「でも……僕、未成年で。飲んだらいけないので……」
断る言葉を慎重に選びながら、少し怯えたように言ってみるけど。
「大丈夫、大丈夫。芸能界でやっていくんだったら、むしろ練習しておかないといけないからね」
そんな言葉で、半ば強引に勧められて。
その食い下がり方に、ああ、絶対これ混ぜてるな、って確信する。
本当は、口すらつけたくない。
けれど──ここで断りすぎると、逆に警戒される可能性もある。
だったら。
私は納得したように頷くと──そっと唇をグラスの縁に寄せて。
飲み込まず、舌先にだけ触れさせる。
こくり、と喉だけ鳴らして、飲み込んだふり。
「……おいしいです」
そう言ってちょっと微笑むと、明石は満足そうに頷いた。
──なんとか、誤魔化せたっぽい。
とはいえ、いつまでもこの方法で乗り切るわけには行かないよな……。
私は、ちら、とガラスのテーブルの上に並んだ二つのグラスに視線を走らせる。
シャンパンは、同じボトルから注がれた。
そして、明石は自分のグラスのシャンパンは全く問題なさそうに飲んでいる。
……ってことは、私のグラスの方だけに細工がされているんだろう。
あらかじめ、薄く睡眠薬が注がれていた、とか。
それなら。
私はちょっと気合を入れ直すように軽くため息を吐くと──
「……あ、明石さん」
小さく首を傾げて、上目遣いで彼の顔を覗き込む。
「目元に何か。まつげのところ……」
「え?」
「えっと、取ってあげますね。
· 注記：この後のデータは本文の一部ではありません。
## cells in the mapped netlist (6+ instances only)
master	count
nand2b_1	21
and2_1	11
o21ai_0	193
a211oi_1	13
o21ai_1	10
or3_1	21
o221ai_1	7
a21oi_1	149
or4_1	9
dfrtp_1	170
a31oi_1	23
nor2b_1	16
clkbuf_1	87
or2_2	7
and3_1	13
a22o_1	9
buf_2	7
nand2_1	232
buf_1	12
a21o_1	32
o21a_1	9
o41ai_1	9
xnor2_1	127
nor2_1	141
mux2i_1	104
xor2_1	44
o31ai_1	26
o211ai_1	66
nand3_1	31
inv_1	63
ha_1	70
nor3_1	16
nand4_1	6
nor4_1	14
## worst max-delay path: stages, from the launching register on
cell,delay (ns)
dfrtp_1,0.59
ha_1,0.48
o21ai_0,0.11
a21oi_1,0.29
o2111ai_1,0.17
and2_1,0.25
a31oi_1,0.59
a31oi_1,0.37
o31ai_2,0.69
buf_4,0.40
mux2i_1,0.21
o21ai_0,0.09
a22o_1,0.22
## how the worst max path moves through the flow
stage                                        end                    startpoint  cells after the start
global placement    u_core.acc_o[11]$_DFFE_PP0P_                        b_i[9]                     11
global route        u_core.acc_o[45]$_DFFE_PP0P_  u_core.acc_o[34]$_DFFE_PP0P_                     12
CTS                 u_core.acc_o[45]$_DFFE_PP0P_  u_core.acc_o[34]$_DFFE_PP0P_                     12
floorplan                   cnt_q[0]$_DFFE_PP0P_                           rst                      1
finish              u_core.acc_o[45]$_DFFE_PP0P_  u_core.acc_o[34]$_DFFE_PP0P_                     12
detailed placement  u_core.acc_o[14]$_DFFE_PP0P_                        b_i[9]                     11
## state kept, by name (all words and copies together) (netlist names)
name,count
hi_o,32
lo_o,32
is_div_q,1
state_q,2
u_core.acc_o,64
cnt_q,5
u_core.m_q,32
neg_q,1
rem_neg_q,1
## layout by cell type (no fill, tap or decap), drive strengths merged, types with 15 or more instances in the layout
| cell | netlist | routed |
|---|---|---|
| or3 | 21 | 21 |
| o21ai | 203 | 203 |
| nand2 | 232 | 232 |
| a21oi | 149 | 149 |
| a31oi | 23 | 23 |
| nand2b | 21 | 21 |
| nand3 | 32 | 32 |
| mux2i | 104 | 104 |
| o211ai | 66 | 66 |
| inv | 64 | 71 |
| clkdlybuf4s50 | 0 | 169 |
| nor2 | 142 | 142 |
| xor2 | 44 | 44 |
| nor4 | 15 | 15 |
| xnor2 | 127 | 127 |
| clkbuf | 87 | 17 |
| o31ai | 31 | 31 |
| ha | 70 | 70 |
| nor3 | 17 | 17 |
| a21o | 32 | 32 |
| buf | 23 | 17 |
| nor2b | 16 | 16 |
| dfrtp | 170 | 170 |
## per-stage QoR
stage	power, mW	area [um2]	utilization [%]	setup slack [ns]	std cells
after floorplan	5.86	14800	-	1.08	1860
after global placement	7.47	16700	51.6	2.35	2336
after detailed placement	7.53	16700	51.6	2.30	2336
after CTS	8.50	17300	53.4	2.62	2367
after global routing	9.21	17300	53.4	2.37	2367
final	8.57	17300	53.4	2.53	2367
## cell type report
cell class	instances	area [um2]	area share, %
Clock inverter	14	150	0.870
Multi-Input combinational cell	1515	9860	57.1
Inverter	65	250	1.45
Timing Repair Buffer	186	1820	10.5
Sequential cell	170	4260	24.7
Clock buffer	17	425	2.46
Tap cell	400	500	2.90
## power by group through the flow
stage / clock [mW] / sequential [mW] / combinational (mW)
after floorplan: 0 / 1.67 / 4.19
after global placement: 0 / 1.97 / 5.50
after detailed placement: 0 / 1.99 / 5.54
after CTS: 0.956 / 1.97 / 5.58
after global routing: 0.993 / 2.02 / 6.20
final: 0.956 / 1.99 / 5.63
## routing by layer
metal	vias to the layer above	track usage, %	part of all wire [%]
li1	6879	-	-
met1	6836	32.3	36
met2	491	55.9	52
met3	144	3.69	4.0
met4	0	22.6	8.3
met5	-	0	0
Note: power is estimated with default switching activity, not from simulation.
少し、目を閉じてもらえますか?」
ちょっと躊躇いがちな口調で、油断させて。
カバンに隠していたハンカチをそっと取り出して──ふわ、と彼の視界を覆うように目元に添えた。
その一瞬、彼の視界は閉ざされる。
──今。
私は音を立てないように、素早く二つのグラスをすり替えた。
「……これでよし」
ふわりとハンカチを外すと、明石はちょっと瞬きをして、にやりと微笑んだ。
「……まるで本物の恋人のような気遣いだね」
「え……そう、ですか?」
ちょっと照れたようにはにかみながらも、手のひらにはじんわりと汗が滲んでいた。
耳の奥で、やけにうるさく響く鼓動。
バレるだろうか。
音では気づかれなかったけれど──位置で、疑念を持たれたりしないだろうか。
湧き上がる不安の中、表情を崩さないように神経を張り詰めながら、私は明石の動きを待つ。
すると。
明石は、何事もなかったかのように自分の前にあったグラスを手にして──
そのまま、ぐいっと流し込んだ。